** Opening Records provided block **

<file path="config.mk">
export PLATFORM = sky130hd
export DESIGN_NAME = tf_unit_sched
export DESIGN_NICKNAME = d
export VERILOG_FILES = /design/src/rtl/tf_unit_pkg.sv /design/src/rtl/tf_rr_arbiter.sv /design/src/rtl/tf_unit_sched.sv
export SDC_FILE = /design/constraint.sdc
export NUM_CORES = 1
export LEC_CHECK = 0
export CORE_MARGIN = 4
export CORE_UTILIZATION = 45
export DETAILED_ROUTE_END_ITERATION = 7
export DONT_BUFFER_PORTS = 1
export GPL_TIMING_DRIVEN = 1
export SYNTH_ARGS = -nofsm -noshare
export SYNTH_HDL_FRONTEND = slang
export SYNTH_SLANG_ARGS = --single-unit
</file>
<file path="constraint.sdc">
create_clock -name clk -period 2.7 [get_ports clk]
set_clock_uncertainty 0.05 [all_clocks]
set_input_delay 0.54 -clock clk [delete_from_list [all_inputs] [get_ports clk]]
set_output_delay 0.54 -clock clk [all_outputs]
set_load 0.01 [all_outputs]
</file>
$ cat src/rtl/jtgng_rom_arb.sv
// Four-client ROM arbiter for the game-side SDRAM read port, with a one-word cache per client.
// Slot 0 has strict priority; slots 1..3 are served round-robin.
module jtgng_rom_arb #(
   parameter int unsigned    AW      = 22,
   parameter int unsigned    DW      = 32,
   parameter logic [AW-1:0]  OFFSET1 = '0,
   parameter logic [AW-1:0]  OFFSET2 = '0,
   parameter logic [AW-1:0]  OFFSET3 = '0
) (
   input  logic          clk,
   input  logic          rst_n,
   input  logic          downloading,
   input  logic          slot0_cs,
   input  logic          slot1_cs,
   input  logic          slot2_cs,
   input  logic          slot3_cs,
   input  logic [AW-1:0] slot0_addr,
   input  logic [AW-1:0] slot1_addr,
   input  logic [AW-1:0] slot2_addr,
   input  logic [AW-1:0] slot3_addr,
   output logic          slot0_ok,
   output logic          slot1_ok,
   output logic          slot2_ok,
   output logic          slot3_ok,
   output logic [DW-1:0] slot0_dout,
   output logic [DW-1:0] slot1_dout,
   output logic [DW-1:0] slot2_dout,
   output logic [DW-1:0] slot3_dout,
   output logic          sdram_req,
   output logic [AW-1:0] sdram_addr,
   input  logic          sdram_ack,
   input  logic          data_rdy,
   input  logic [DW-1:0] data_read,
   output logic          refresh_en
);

   typedef enum logic [1:0] {StIdle, StReq, StWait} state_e;

   state_e          r_state, w_state_d;
   logic            r_req, w_req_d;
   logic [AW-1:0]   r_sdram_addr, w_sdram_addr_d;
   logic [AW-1:0]   r_req_addr, w_req_addr_d;
   logic [1:0]      r_gnt, w_gnt_d;
   logic [1:0]      r_rr, w_rr_d;
   logic [3:0]      r_valid;
   logic [AW-1:0]   r_tag  [4];
   logic [DW-1:0]   r_dout [4];

   logic [3:0]      w_cs, w_ok, w_miss;
   logic [AW-1:0]   w_addr [4];
   logic [AW-1:0]   w_eff  [4];
   logic [1:0]      w_c0, w_c1, w_c2, w_pick;
   logic            w_pick_vld;
   logic            w_fill;

   function automatic logic [1:0] f_next(input logic [1:0] k);
      return (k == 2'd3) ? 2'd1 : k + 2'd1;
   endfunction

   assign w_cs   = {slot3_cs, slot2_cs, slot1_cs, slot0_cs};
   assign w_addr[0] = slot0_addr;
   assign w_addr[1] = slot1_addr;
   assign w_addr[2] = slot2_addr;
   assign w_addr[3] = slot3_addr;

   // Offset sums wrap modulo 2^AW by truncation.
   assign w_eff[0] = slot0_addr;
   assign w_eff[1] = slot1_addr + OFFSET1;
   assign w_eff[2] = slot2_addr + OFFSET2;
   assign w_eff[3] = slot3_addr + OFFSET3;

   always_comb begin
      for (int i = 0; i < 4; i++) begin
         w_ok[i]   = w_cs[i] & r_valid[i] & (w_addr[i] == r_tag[i]);
         w_miss[i] = w_cs[i] & ~w_ok[i];
      end
   end

   always_comb begin
      w_c0       = r_rr;
      w_c1       = f_next(w_c0);
      w_c2       = f_next(w_c1);
      w_pick_vld = |w_miss;
      w_pick     = 2'd0;
      if (w_miss[0])         w_pick = 2'd0;
      else if (w_miss[w_c0]) w_pick = w_c0;
      else if (w_miss[w_c1]) w_pick = w_c1;
      else if (w_miss[w_c2]) w_pick = w_c2;
   end

   always_comb begin
      w_state_d      = r_state;
      w_req_d        = r_req;
      w_sdram_addr_d = r_sdram_addr;
      w_req_addr_d   = r_req_addr;
      w_gnt_d        = r_gnt;
      w_rr_d         = r_rr;
      w_fill         = 1'b0;
      if (downloading) begin
         w_state_d = StIdle;
         w_req_d   = 1'b0;
      end else begin
         unique case (r_state)
            StIdle: begin
               if (w_pick_vld) begin
                  w_state_d      = StReq;
                  w_req_d        = 1'b1;
                  w_sdram_addr_d = w_eff[w_pick];
                  w_req_addr_d   = w_addr[w_pick];
                  w_gnt_d        = w_pick;
                  if (w_pick != 2'd0) w_rr_d = f_next(w_pick);
               end
            end
            StReq: begin
               if (sdram_ack) begin
                  w_req_d = 1'b0;
                  // Ack and data may land in the same cycle.
                  if (data_rdy) begin
                     w_fill    = 1'b1;
                     w_state_d = StIdle;
                  end else begin
                     w_state_d = StWait;
                  end
               end
            end
            StWait: begin
               if (data_rdy) begin
                  w_fill    = 1'b1;
                  w_state_d = StIdle;
               end
            end
            default: w_state_d = StIdle;
         endcase
      end
   end

   always_ff @(posedge clk or negedge rst_n) begin
      if (!rst_n) begin
         r_state      <= StIdle;
         r_req        <= 1'b0;
         r_sdram_addr <= '0;
         r_req_addr   <= '0;
         r_gnt        <= 2'd0;
         r_rr         <= 2'd1;
      end else begin
         r_state      <= w_state_d;
         r_req        <= w_req_d;
         r_sdram_addr <= w_sdram_addr_d;
         r_req_addr   <= w_req_addr_d;
         r_gnt        <= w_gnt_d;
         r_rr         <= w_rr_d;
      end
   end

   // The tag keeps the client address, not the offset SDRAM address.
   always_ff @(posedge clk or negedge rst_n) begin
      if (!rst_n) begin
         r_valid <= '0;
         for (int i = 0; i < 4; i++) begin
            r_tag[i]  <= '0;
            r_dout[i] <= '0;
         end
      end else if (downloading) begin
         r_valid <= '0;
      end else if (w_fill) begin
         r_valid[r_gnt] <= 1'b1;
         r_tag[r_gnt]   <= r_req_addr;
         r_dout[r_gnt]  <= data_read;
      end
   end

   assign slot0_ok   = w_ok[0];
   assign slot1_ok   = w_ok[1];
   assign slot2_ok   = w_ok[2];
   assign slot3_ok   = w_ok[3];
   assign slot0_dout = r_dout[0];
   assign slot1_dout = r_dout[1];
   assign slot2_dout = r_dout[2];
   assign slot3_dout = r_dout[3];
   assign sdram_req  = r_req;
   assign sdram_addr = r_sdram_addr;
   assign refresh_en = (r_state == StIdle) & ~w_miss[0] & ~w_miss[1] & ~w_miss[2] & ~w_miss[3]
                       & ~downloading;

endmodule
$ cat config.mk
export PLATFORM = sky130hd
export DESIGN_NAME = jtgng_rom_arb
export DESIGN_NICKNAME = d
export VERILOG_FILES = /design/src/rtl/jtgng_rom_arb.sv
export SDC_FILE = /design/constraint.sdc
export NUM_CORES = 1
export LEC_CHECK = 0
export ABC_CLOCK_PERIOD_IN_PS = 3050
export CAP_MARGIN = 20
export CORE_UTILIZATION = 45
export CTS_CLUSTER_SIZE = 8
export DETAILED_ROUTE_END_ITERATION = 6
export PLACE_DENSITY = 0.84
export SLEW_MARGIN = 20
export SYNTH_ARGS = -nofsm -noshare
export SYNTH_HDL_FRONTEND = slang
export SYNTH_SLANG_ARGS = --single-unit
export TNS_END_PERCENT = 20
$ cat constraint.sdc
create_clock -name clk -period 3.05 [get_ports clk]
set_input_delay 0.305 -clock clk [delete_from_list [all_inputs] [get_ports clk]]
set_output_delay 0.305 -clock clk [all_outputs]
set_load 0.01 [all_outputs]
==> impl_metrics.yaml <==
finish:
  design.final.nets: 1329
  drive_gt1_share_pct: 33.1
  layout_commonest_cell: "clkdlybuf4s50_1"
  synthToLayoutAreaGrowth_pct: 45.1
  final_cell_mix: "clkdlybuf4s50_1, dfrtp_1, mux2_2"
  final_core_util_pct: 67.4
synth:
  syn_inst: 812
  seq_area_frac_synth_pct: 54.7
  synth.distinct_cells: 52
  synth_seq_cells: 249
  syn_nets: 949
  synth-warning-count: 0
  syn_area_per_cell_um2: 14.0
  syn-cell-area_um2: 11400
hold_path:
  worstHoldPathType: "input port to asynchronous set/reset pin"
timing:
  setup_viol: 26
  slew_headroom_pct: 58.0
  whs_ns: 0.281
  fmax_ghz: 0.310
  worst_slack_ns: -0.171
  hold_violations: 0
  period_share_pct: 106
  rsz0062_at_grt: "yes"
  skew_ns: 0.0163
  fin_crit_ns: 3.22
  worst_pin_slew_ns: 0.625
  report.final.slew_viol_count: 0
power:
  p_sw_w: 0.00434
  peakVddDrop_v: 0.000590
  p_int_w: 0.00938
  power.share.combinational_pct: 36.0
  clockPowerShare_pct: 26.3
  leakagePower_nw: 7.54
  powerDensity_nw_per_um2: 831
  power_frac_seq_pct: 37.7
  switching_share_pct: 31.6
clocking:
  htreeDepth: 2
  clk_pin_slew_ns: 0.05
  tritoncts: "done"
  cts_buffers: 37
  cts_max_path_buffers: 3
  ctsRootBufferMaster: "clkbuf_16"
  cts.sinks: 249
  clk_latency_ns: 0.51
detailed_routing:
  vias: 8404
  drt-total-wl_mm: 33.9
  dr.first_iter.drc_count: 489
  drc: 0
  wl_per_cell_um: 22.2
  dr.pass1.iters: 5
  detail-route-antenna-nets: 0
  viasPerCell: 5.51
placed_design:
  gp_congestion: 0.880
  io_buffer_count: 284
  place_worst_setup_slack_ns: -0.585
  dp_hpwl_mm: 23.2
outcome:
  violations: "setup timing"
  outcome: "finished with violations"
critical_path:
  critical_path_class: "register to register"
  worstPathArrival_ns: 3.64
  end_kind: "register"
  crit_path_max_fanout: 7
  reg2reg_depth: 11
  critPathRequiredTime_ns: 3.47
  r2r_end: "r_req_addr[7]"
  critPathLaunchType: "register"
  ff2ff_setup_slack_ns: -0.17
  regToRegStartpoint: "r_tag[2]"
global_routing:
  grt_max_degree: 85
  grt_antenna_before_repair: 2
  grt_pass1_wl_mm: 52.0
  grt_overflow_total: 0
  grt_pass1_vias: 9123
  track_usage_pct: 26.1
floorplan:
  initial_utilization_pct: 46.4
  rows: 57
  die_h_um: 161
  dieArea_um2: 25900
  ios: 285
  core_area_um2: 24500
  die_w_um: 161
flow_run:
  maxCapViolCount: 0
worst max path at each step:
stage / startpoint / end / slack (ns) / depth (start not counted)
after floorplan: r_tag[1] / r_rr[1] / 0.09 / 12
after global placement: slot3_addr[4] / r_req_addr[19] / -0.48 / 10
after detailed placement: slot3_addr[5] / r_req_addr[21] / -0.58 / 10
after CTS: r_tag[2] / refresh_en / -0.15 / 7
after global routing: r_tag[2] / r_req_addr[21] / -0.26 / 11
final: r_tag[2] / r_req_addr[7] / -0.17 / 11
flip-flops by register name, indices dropped and copies added, names as in the netlist:
signal and cells:
r_tag 88, r_valid 4, slot2_dout 32, slot3_dout 32, r_gnt 2, r_state 2, sdram_req 1, slot1_dout 32
r_rr 2, r_req_addr 22, slot0_dout 32
logic make-up (layout without fill, tap and decap cells):
| logic type | count (synthesis) | count (layout) | synth area share, % |
|---|---|---|---|
| flops | 249 | 249 | 54.7 |
| mux | 263 | 263 | 25.7 |
| compound gates | 60 | 60 | 5.20 |
| buf+inv | 46 | 434 | 2.18 |
| xor+xnor | 88 | 88 | 6.77 |
| fa+ha+maj | 8 | 8 | 0.879 |
| other cells | 0 | 2 | 0 |
| simple gates | 98 | 98 | 4.58 |
layer usage:
| layer | share of wire [%] | GRT usage [%] | up-vias | wire length (um) |
|---|---|---|---|---|
| li1 | - | - | 3692 | - |
| met1 | 39 | 31.9 | 4243 | 13100 |
| met2 | 48 | 42.9 | 380 | 16300 |
| met3 | 9.8 | 8.17 | 87 | 3310 |
| met4 | 3.4 | 10.7 | 2 | 1150 |
| met5 | 0.053 | 0 | - | 18 |
metrics by stage:
stage,power [W],cell area [um2],cells,setup TNS (ns)
final,0.0137,16500,1526,-3.73
after floorplan,0.00731,11400,812,0
after CTS,0.0135,16300,1516,-2.47
after global routing,0.0143,16500,1524,-5.93
after global placement,0.00963,15200,1464,-12.03
after detailed placement,0.00980,15200,1464,-15.02
cell type report:
type                    instances  area [um2]
inverters                      13        48.8
multi-input cells             517        5080
fillers                      1723        8010
repair buffers                374        3750
well taps                     324         405
diodes                          2        5.00
flip-flops and latches        249        6230
clock inverters                 4        46.3
clock buffers                  43         948
critical path, cell delays in order, from the launching register on:
cell	delay [ns]
dfrtp_1	0.40
xor2_2	0.17
or4_1	0.56
or4_4	0.60
o21ai_4	0.21
buf_6	0.12
mux4_2	0.25
a31oi_4	0.10
buf_6	0.17
clkbuf_16	0.17
mux2i_1	0.14
a221oi_2	0.24
synth_stat cells, drive strengths merged:
master / n / share of area, %
o32ai: 1 / 0.077
nor2: 28 / 0.92
buf: 10 / 0.99
mux2: 217 / 21
nand4b: 1 / 0.077
o211a: 2 / 0.18
nor3: 3 / 0.13
o31ai: 4 / 0.26
dfrtp: 248 / 55
mux2i: 45 / 4.0
a21o: 4 / 0.26
a21bo: 1 / 0.088
or4: 5 / 0.36
nor3b: 1 / 0.066
xor2: 42 / 3.2
a31oi: 1 / 0.055
ha: 8 / 0.88
nand3: 4 / 0.18
clkbuf: 23 / 0.76
o21ai: 11 / 0.52
dfstp: 1 / 0.23
a21oi: 3 / 0.13
inv: 13 / 0.43
a221oi: 22 / 2.7
nand4: 17 / 0.93
nand2b: 2 / 0.11
a311oi: 1 / 0.077
o22a: 1 / 0.077
a22o: 1 / 0.077
nor4: 13 / 0.71
nand2: 17 / 0.56
a41oi: 2 / 0.22
or4b: 1 / 0.088
o221ai: 1 / 0.077
a21boi: 1 / 0.066
and3b: 1 / 0.077
and4: 2 / 0.15
a211o: 1 / 0.077
o31a: 1 / 0.077
a22oi: 1 / 0.066
and3: 1 / 0.055
a2111oi: 1 / 0.077
xnor2: 46 / 3.5
mux4: 1 / 0.23
nor4b: 2 / 0.15
what timing repair did:
| item | in CTS | in global routing |
|---|---|---|
| pin swaps | 5 | 33 |
| gates cloned | 0 | 5 |
| endpoints found under the setup margin | 28 | 29 |
| hold buffers | 1 | 0 |
| setup buffers | 4 | 3 |
| endpoints found under the hold margin | 44 | 0 |
| gates resized for setup | 20 | 16 |
power by group through the flow:
stage          sequential (W)  clock (W)  combinational, W
2_1_floorplan         0.00528          0           0.00204
3_3_place_gp          0.00513          0           0.00451
3_5_place_dp          0.00519          0           0.00461
4_1_cts               0.00516    0.00367           0.00468
5_1_grt               0.00530    0.00382           0.00520
6_report              0.00517    0.00361           0.00494
Power figures use the tool's default switching activity.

** Closing Records provided block **

Required action:
Give the count of lines in the data shown above that contain "client", and nothing else.

The answer:
2